The high level of willingness shown by the respondents in this study (81.8%) to accept HPV vaccinations for their daughters is consistent with the reports from previous studies in Nigeria with levels of acceptance ranging between 70.0% and 88.9% [1618, 25] and also similar to those conducted in Tanzania (93.0%) [26], South Africa (89.0%) [23], Singapore (87.1%) [27], and Honduras (91.0%) [28] in which high levels of willingness to recommend the vaccine to others or to accept it for themselves were shown by majority of the respondents. This indicated that, despite the low knowledge about the vaccine, most women if given the necessary information and education will be very willing to get vaccinated or recommend the vaccine to their loved ones.

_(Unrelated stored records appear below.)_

This design comes from an exercise in tuning for small area, a short achievable clock period and few clock cycles per item on the open sky130 flow, not from production work. Function was checked by simulation only, so behaviour that the tests miss may differ from the original. No activity file was given, so power comes from the tool's default toggle rates.

Design envelope_generator, start of the top module:
module envelope_generator (
    input  wire        clk,
    input  wire        rst,           
    input  wire        cmd_valid,
    output wire        cmd_ready,
    input  wire [1:0]  cmd_op,        
    input  wire [4:0]  cmd_voice,     
    input  wire [3:0]  cmd_ar,        
    input  wire [3:0]  cmd_d1r,       
    input  wire [3:0]  cmd_d2r,       
    input  wire [3:0]  cmd_rr,        
    input  wire [3:0]  cmd_dl,        
    input  wire [3:0]  cmd_krs,       
    input  wire [3:0]  cmd_oct,       
    input  wire        cmd_oct_lsb,   
    output reg         rsp_valid,
    output reg  [9:0]  rsp_level,     
    output reg         rsp_stop       
);
Size in the first run: about 2900 cells after synthesis.
clock: 15.0 ns
lec_check: 0
cap_margin: 20
core_margin: 2
core_utilization: 65
cts_cluster_diameter: 100
cts_cluster_size: 26
gpl_timing_driven: 0
slew_margin: 20
synth_memory_max_bits: 65536
standard.sh (not shown) runs the stock make flow with config.mk's settings and CLKGATE_MAP_FILE= SYNTH_SCRIPT=/design/flow/synth_recipe.tcl, a recipe that flattens the netlist after the stock synthesis.
==> flow/flow/run.sh <==
#!/bin/bash
# The standard layout (standard.sh), with three changes:
#  1. After the standard synthesis, the combinational logic between the
#     registers is mapped again by Yosys/ABC (yosys.log): the registers keep
#     their names and cells; only the gates between them change.
#  2. The buffers placed on the ports are sky130_fd_sc_hd__buf_2 cells instead of
#     the slow delay buffer the placer picks by default.
#  3. The timing repair after clock tree synthesis and global routing aims for a
#     setup slack margin of 10.9 ns at the design's clock period.
set -euo pipefail
W=$(pwd)
R=$W/orfs/results/$FLOW_PLATFORM/envelope_generator/base
LIB=$FLOW_HOME/platforms/$FLOW_PLATFORM/lib/sky130_fd_sc_hd__tt_025C_1v80.lib
YOSYS=$(command -v yosys || echo $FLOW_HOME/../tools/install/yosys/bin/yosys)
DONT_USE="sky130_fd_sc_hd__lpflow_bleeder_1 sky130_fd_sc_hd__lpflow_clkbufkapwr_1 sky130_fd_sc_hd__lpflow_clkbufkapwr_16 sky130_fd_sc_hd__lpflow_clkbufkapwr_2 sky130_fd_sc_hd__lpflow_clkbufkapwr_4 sky130_fd_sc_hd__lpflow_clkbufkapwr_8 sky130_fd_sc_hd__lpflow_clkinvkapwr_1 sky130_fd_sc_hd__lpflow_clkinvkapwr_16 sky130_fd_sc_hd__lpflow_clkinvkapwr_2 sky130_fd_sc_hd__lpflow_clkinvkapwr_4 sky130_fd_sc_hd__lpflow_clkinvkapwr_8 sky130_fd_sc_hd__lpflow_decapkapwr_12 sky130_fd_sc_hd__lpflow_decapkapwr_3 sky130_fd_sc_hd__lpflow_decapkapwr_4 sky130_fd_sc_hd__lpflow_decapkapwr_6 sky130_fd_sc_hd__lpflow_decapkapwr_8 sky130_fd_sc_hd__lpflow_inputiso0n_1 sky130_fd_sc_hd__lpflow_inputiso0p_1 sky130_fd_sc_hd__lpflow_inputiso1n_1 sky130_fd_sc_hd__lpflow_inputiso1p_1 sky130_fd_sc_hd__lpflow_inputisolatch_1 sky130_fd_sc_hd__lpflow_isobufsrc_1 sky130_fd_sc_hd__lpflow_isobufsrc_16 sky130_fd_sc_hd__lpflow_isobufsrc_2 sky130_fd_sc_hd__lpflow_isobufsrc_4 sky130_fd_sc_hd__lpflow_isobufsrc_8 sky130_fd_sc_hd__lpflow_isobufsrckapwr_16 sky130_fd_sc_hd__lpflow_lsbuf_lh_hl_isowell_tap_1 sky130_fd_sc_hd__lpflow_lsbuf_lh_hl_isowell_tap_2 sky130_fd_sc_hd__lpflow_lsbuf_lh_hl_isowell_tap_4 sky130_fd_sc_hd__lpflow_lsbuf_lh_isowell_4 sky130_fd_sc_hd__lpflow_lsbuf_lh_isowell_tap_1 sky130_fd_sc_hd__lpflow_lsbuf_lh_isowell_tap_2 sky130_fd_sc_hd__lpflow_lsbuf_lh_isowell_tap_4 sky130_fd_sc_hd__probe_p_8 sky130_fd_sc_hd__probec_p_8 "

export BUFFER_PORTS_ARGS="-buffer_cell sky130_fd_sc_hd__buf_2"
export SETUP_SLACK_MARGIN=10.9

# standard synthesis
bash standard.sh synth > standard_synth.log 2>&1

# map the logic between the registers again
cp $R/1_2_yosys.v $W/standard_netlist.v
FF=$(grep -oE "sky130_fd_sc_hd__e?dfxtp_[0-9]+" $W/standard_netlist.v | sort -u | tr '\n' ' ')
DU=""
for c in $DONT_USE; do DU="$DU -dont_use $c"; done
cat > $W/remap.ys <<EOT
read_liberty -ignore_miss_func $LIB
read_verilog $W/standard_netlist.v
hierarchy -top $FLOW_TOP
blackbox $FF
flatten
opt -purge
abc -liberty $LIB $DU -D 4000
opt_clean -purge
stat -liberty $LIB
write_verilog -noattr $W/remapped.v
EOT
$YOSYS -s $W/remap.ys > $W/yosys.log 2>&1
cp $W/remapped.v $R/1_2_yosys.v
rm -f $R/1_synth.odb $R/1_synth.sdc

# the rest of the standard layout
bash standard.sh > standard_flow.log 2>&1
The baseline passed the timing, design-rule and antenna checks.
Testbench counts at the start, summed over its fixed seeds: cycles 46,656, cmds 45,850.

The finding of a significantly higher level of knowledge and acceptance of HPV vaccination among women with higher educational qualifications in this study was a likely indication that the more educated women are generally more exposed to information on HPV infection and vaccination against it from various sources just as previously reported in various other studies [16, 19, 20, 22, 24]. The major limitation to this study was that it was totally hospital-based and the findings may not be representative of the general population. The high level of awareness and willingness to accept vaccination may actually be skewed as a result of the relatively high educational level of the vast majority of the respondents recruited for the study compared to the general population of Lagos women.

5. Conclusion

The low awareness of the existence and availability of the HPV vaccine in this study showed that much work is still needed to create awareness for HPV vaccines in Nigeria. This can be achieved with the development of health promotion and educational strategies for the public considering that education was shown to have significantly influenced the level of acceptance of the vaccines. It is therefore recommended that continuous efforts should be made to improve mothers’ knowledge through education and to also ensure the possible inclusion of the vaccine in the national immunization schedule.

Conflicts of Interest

The authors declare no conflicts of interest in the conduct of this study.


The authors wish to appreciate the efforts of the entire staff of the Medical Record Department of the hospital and the resident doctors in the Department of Obstetrics and Gynaecology for all their logistical supports, without which this study would not have been possible.